The NHS is facing two worrisome trends: 1) addressing the needs of a rapidly aging population, and more importantly 2) doing it with a dwindling reserve of nurses. Fortunately, cognitive technologies like Amelia can help organizations do more with less, without diminishing service.
Digital colleagues like Amelia can help the NHS service more patients with fewer nurses
With the NHS staffing crisis showing few signs of abating, government regulators are urging the various NHS trusts to re-evaluate how they develop their workforce plans, including assessing their use of technology to support employee systems. While the current workforce shortage is due to many factors and not solely a matter of workforce planning, this latest development provides NHS trusts with an ideal opportunity to look at how AI broadly, and cognitive AI colleagues such as Amelia in particular, can play a critical role for current and future staffing needs.
NHS Improvement, the regulatory body that oversees the hundreds of local trusts, reviewed trusts’ workforce plans and declared that all of them could be “more robust.” In response, the regulator released an online assessment toolkit for “reviewing, upgrading and strengthening” workforce development. The toolkit itself focuses on five key factors: leadership, technology, information, method and governance, engagement and integration, and strategy. Given the urgency of the current workforce shortage, NHS trusts are expected to use the toolkit now as they develop workforce plans for next year.

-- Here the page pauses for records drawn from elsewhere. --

--- config.mk ---
export PLATFORM = sky130hd
export DESIGN_NAME = mlpd_front
export DESIGN_NICKNAME = d
export VERILOG_FILES = /design/src/design/mlpd_pkg.sv /design/src/design/mlpd_front.sv
export SDC_FILE = /design/constraint.sdc
export NUM_CORES = 1
export LEC_CHECK = 0
export BUFFER_PORTS_ARGS = -buffer_cell sky130_fd_sc_hd__buf_2
export CAP_MARGIN = 20
export CORE_MARGIN = 4
export CORE_UTILIZATION = 40
export DETAILED_ROUTE_END_ITERATION = 7
export PLACE_DENSITY = 0.58
export SLEW_MARGIN = 10
export SYNTH_ARGS = -nofsm -noshare
export SYNTH_HDL_FRONTEND = slang
export SYNTH_SLANG_ARGS = --single-unit
export TNS_END_PERCENT = 1
--- constraint.sdc ---
create_clock -name clk_i -period 3.9 [get_ports clk_i]
set_input_delay 0.39 -clock clk_i [delete_from_list [all_inputs] [get_ports clk_i]]
set_output_delay 0.39 -clock clk_i [all_outputs]
set_load 0.02 [all_outputs]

AI is not specifically mentioned in the technology assessment from the online toolkit, although roles for cognitive technology can certainly be implied. The assessment asks for details on systems to support workforce scheduling and planning, and systems to forecast short- and long-term staffing requirements which presumably would be based on the number of patients requiring care, and for what medical services.

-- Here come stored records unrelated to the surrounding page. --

[src/rtl/dsbe_pkg.sv]
// Shared constants and types for the delayed smoothing background estimator.
package dsbe_pkg;

  localparam int MAX_WINDOW    = 1024;
  localparam int ADDR_BITS     = $clog2(MAX_WINDOW);
  localparam int COUNT_BITS    = 16;
  localparam int WIN_BITS      = 11;
  localparam int ALPHA_BITS    = 17;
  localparam int SLEEP_BITS    = 16;
  localparam int CNT_BITS      = 17;
  localparam int SUM_BITS      = 26;
  localparam int EST_BITS      = 32;
  localparam int FRAC_BITS     = 16;
  localparam int DIVIDEND_BITS = SUM_BITS + FRAC_BITS;
  localparam int DIV_STEPS     = DIVIDEND_BITS;
  localparam int DIV_CNT_BITS  = $clog2(DIV_STEPS);
  localparam int PROD_A_BITS   = ALPHA_BITS + COUNT_BITS;
  localparam int PROD_B_BITS   = ALPHA_BITS + EST_BITS;
  localparam int SMOOTH_BITS   = EST_BITS + 2;

  localparam logic [ALPHA_BITS-1:0] ONE_Q16     = ALPHA_BITS'(65536);
  localparam logic [ALPHA_BITS-1:0] ALPHA_RESET = ALPHA_BITS'(6554);
  localparam logic [WIN_BITS-1:0]   WIN_RESET   = WIN_BITS'(16);
  localparam logic [SLEEP_BITS-1:0] SLEEP_RESET = '0;

  // operating modes, also reported as the phase of each result
  localparam logic [1:0] MODE_COLLECT = 2'd0;
  localparam logic [1:0] MODE_UPDATE  = 2'd1;
  localparam logic [1:0] MODE_TEST    = 2'd2;

  // register map (word index)
  localparam int CFG_ADDR_BITS = 4;
  localparam logic [1:0] REG_ALPHA  = 2'd0;
  localparam logic [1:0] REG_WINDOW = 2'd1;
  localparam logic [1:0] REG_SLEEP  = 2'd2;

  typedef struct packed {
    logic load_in;
    logic access;
    logic mul;
    logic add;
    logic div_start;
    logic div_take;
    logic out_load;
  } dsbe_cmd_t;

  typedef struct packed {
    logic collect;
    logic collect_end;
    logic div_done;
    logic out_free;
  } dsbe_status_t;

endpackage

[src/rtl/dsbe_ctrl.sv]
// Sequencing state machine: one request at a time through access, smoothing or divide.
module dsbe_ctrl import dsbe_pkg::*; (
  input  logic         clk,
  input  logic         rst_n,
  input  logic         in_tvalid,
  input  dsbe_status_t status,
  output logic         in_tready,
  output dsbe_cmd_t    cmd
);

  localparam logic [2:0] S_IDLE     = 3'd0;
  localparam logic [2:0] S_ACCESS   = 3'd1;
  localparam logic [2:0] S_MUL      = 3'd2;
  localparam logic [2:0] S_ADD      = 3'd3;
  localparam logic [2:0] S_DIV_GO   = 3'd4;
  localparam logic [2:0] S_DIV_WAIT = 3'd5;
  localparam logic [2:0] S_DONE     = 3'd6;

  logic [2:0] state_r;
  logic [2:0] state_nxt;

  always_comb begin
    state_nxt = state_r;
    in_tready = 1'b0;
    cmd       = '0;
    unique case (state_r)
      S_IDLE: begin
        in_tready = 1'b1;
        if (in_tvalid) begin
          cmd.load_in = 1'b1;
          state_nxt   = S_ACCESS;
        end
      end
      S_ACCESS: begin
        cmd.access = 1'b1;
        if (status.collect) begin
          state_nxt = status.collect_end ? S_DIV_GO : S_DONE;
        end else begin
          state_nxt = S_MUL;
        end
      end
      S_MUL: begin
        cmd.mul   = 1'b1;
        state_nxt = S_ADD;
      end
      S_ADD: begin
        cmd.add   = 1'b1;
        state_nxt = S_DONE;
      end
      S_DIV_GO: begin
        cmd.div_start = 1'b1;
        state_nxt     = S_DIV_WAIT;
      end
      S_DIV_WAIT: begin
        if (status.div_done) begin
          cmd.div_take = 1'b1;
          state_nxt    = S_DONE;
        end
      end
      S_DONE: begin
        if (status.out_free) begin
          cmd.out_load = 1'b1;
          state_nxt    = S_IDLE;
        end
      end
      default: state_nxt = S_IDLE;
    endcase
  end

  always_ff @(posedge clk) begin
    if (!rst_n) begin
      state_r <= S_IDLE;
    end else begin
      state_r <= state_nxt;
    end
  end

endmodule

[config.mk]
export PLATFORM = sky130hd
export DESIGN_NAME = dsbe_ctrl
export DESIGN_NICKNAME = d
export VERILOG_FILES = /design/src/rtl/dsbe_pkg.sv /design/src/rtl/dsbe_ctrl.sv
export SDC_FILE = /design/constraint.sdc
export NUM_CORES = 1
export LEC_CHECK = 0
export BUFFER_PORTS_ARGS = -buffer_cell sky130_fd_sc_hd__buf_2
export CORE_AREA = 3 3 40 42
export DETAILED_ROUTE_END_ITERATION = 10
export DIE_AREA = 0 0 43 45
export SLEW_MARGIN = 40
export SYNTH_ARGS = -nofsm -noshare
export SYNTH_HDL_FRONTEND = slang
export SYNTH_SLANG_ARGS = --single-unit
export TNS_END_PERCENT = 30
[constraint.sdc]
create_clock -name clk -period 0.93 [get_ports clk]
set_input_delay 0.1395 -clock clk [delete_from_list [all_inputs] [get_ports clk]]
set_output_delay 0.1395 -clock clk [all_outputs]
set_load 0.02 [all_outputs]
Word level (Yosys, flattened, before mapping)
Cells that the tools add are included.
- flip-flop bits (word level): 3
- input bits: 7
- output and inout bits: 8
- equal/unequal tests: 9
- mux-type cells: 17
- reductions and logical operators: 2
- operator list (operator ; number):
    $pmux 3 s7 ; 1
    $mux 3 ; 4
    $mux 1 ; 11
    $eq 3x3->1 const B ; 3
    $eq 3x2->1 const B ; 2
    $ne 2x2->1 const B ; 3
    $eq 3x1->1 const B ; 1
    $logic_not 3->1 ; 1
    $reduce_and 3->1 ; 1
    $mux 2 ; 1

Longest topological paths before layout
Gate-level depths: netlist (run 1).
- word-level depth: 3
- gate-level depth with buffers: 4
- depth with buffers taken out: 3

Worst setup path after synthesis (run 1)
No wires, ideal clock.
- path kind: register -> output
- start point: register state_r[0]
- end point: output port cmd[6] in the netlist's numbering
- arrival: 1.053 ns
- data required time: 0.791 ns
- setup slack: -0.262 ns
- stages on the path, launching flop included: 4
- buffers on the path: 1
- cells stage by stage: dfxtp_1 buf_6 nor3_2 and2_1
- RTL lines (item ; line ; RTL):
    from (decl) ; dsbe_ctrl.sv:19 ; logic [2:0] state_r;
    from (signal assigned) ; dsbe_ctrl.sv:74 ; state_r <= state_nxt;
    to (decl) ; dsbe_ctrl.sv:8 ; output dsbe_cmd_t cmd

This NHS talent hemorrhage is part of a longer trend, but prior to Brexit had been somewhat mitigated by nurses from the EU — now it is accelerating.
In the UK’s widening nursing shortage, nearly one-in-nine nursing posts are currently vacant. Many older nurses are opting to retire as soon as they hit 55, while younger ones are, in many cases, leaving to pursue more lucrative careers in the private sector. More than 10% of the nursing workforce has exited the NHS in each of the previous three years. This talent hemorrhage is part of a longer trend, but prior to Brexit had been somewhat mitigated by nurses from the EU – now it is accelerating.
Admittedly, the NHS labor crisis is not solely a matter of staffing levels. Advances in technology and science have allowed more people to live for far longer, and healthcare infrastructures in many countries including the UK simply haven’t evolved fast enough to keep up with the exploding demand from an aging population. In 1974, the median age in the UK was 34; by 2014, it had risen to 40. Included in these stats is a marked increase in the number of octogenarians and above. In 2014, 1.5% of the UK’s population was 85-plus – this demographic which is projected to rise to 3.6% by 2039. The government estimates that providing hospital and community health services for this group is around three times greater than for a person between 65 to 74.
Given these emerging patient care trends combined with the workforce shortage, without some form of intervention or fundamental reinvention, the NHS is destined to struggle for the foreseeable future. To its credit, NHS Improvement recognized that any reinvention first requires a rigorous evaluation of how NHS trusts run employee operations, and that changes should be made quickly.
An enterprise-scale solution for a system-wide crisis
It’s no secret that nurses in many countries and regions are feeling overwhelmed, particularly with common administrative tasks that are a regular part of their duties. Relieving nurses of some of this administrative pressure through AI should be part of an overall workforce planning strategy.
To that end, we would strongly advocate that AI-powered digital colleagues such as Amelia offer a way forward when discussing workforce-related issues. Amelia could prove particularly valuable in helping patients and providers address and manage chronic, long term conditions (LTCs). Data from the last General Household Survey indicated that more than 30% of people in the UK reported that they had a chronic condition. This group accounts for 52% of appointments with family physicians, 65% of all hospital outpatient appointments, and 72% of hospital bed stays. The UK Department of Health estimates that LTCs account for 70% of total health and social care spending in England. The trend is similar in the rest of the UK; the Scottish government estimates that LTCs account for 80% of all general practice consultations and 60% of hospital bed stays.
Amelia allows patients to self-manage their LTC by intelligently assisting with scheduling doctors’ appointments, tests, and medicines. She can also offer condition-specific advice and well-curated health management tips. A robust digital colleague like Amelia can free caregivers from high-volume patient needs to provide specialized care for unique or pressing concerns, while subsequently providing patients with enhanced 24/7 access to medical services.
As the NHS moves forward to confront the mounting crisis, it would be wise to accelerate its assessment of technology that can take pressure off of the human workforce while maintaining if not improving services. By following the footsteps of other organizations which have tapped the power of digital colleagues in pursuit of increased productivity and savings, NHS trusts could implement a solution that would allow them to impart more personalized care with fewer resources.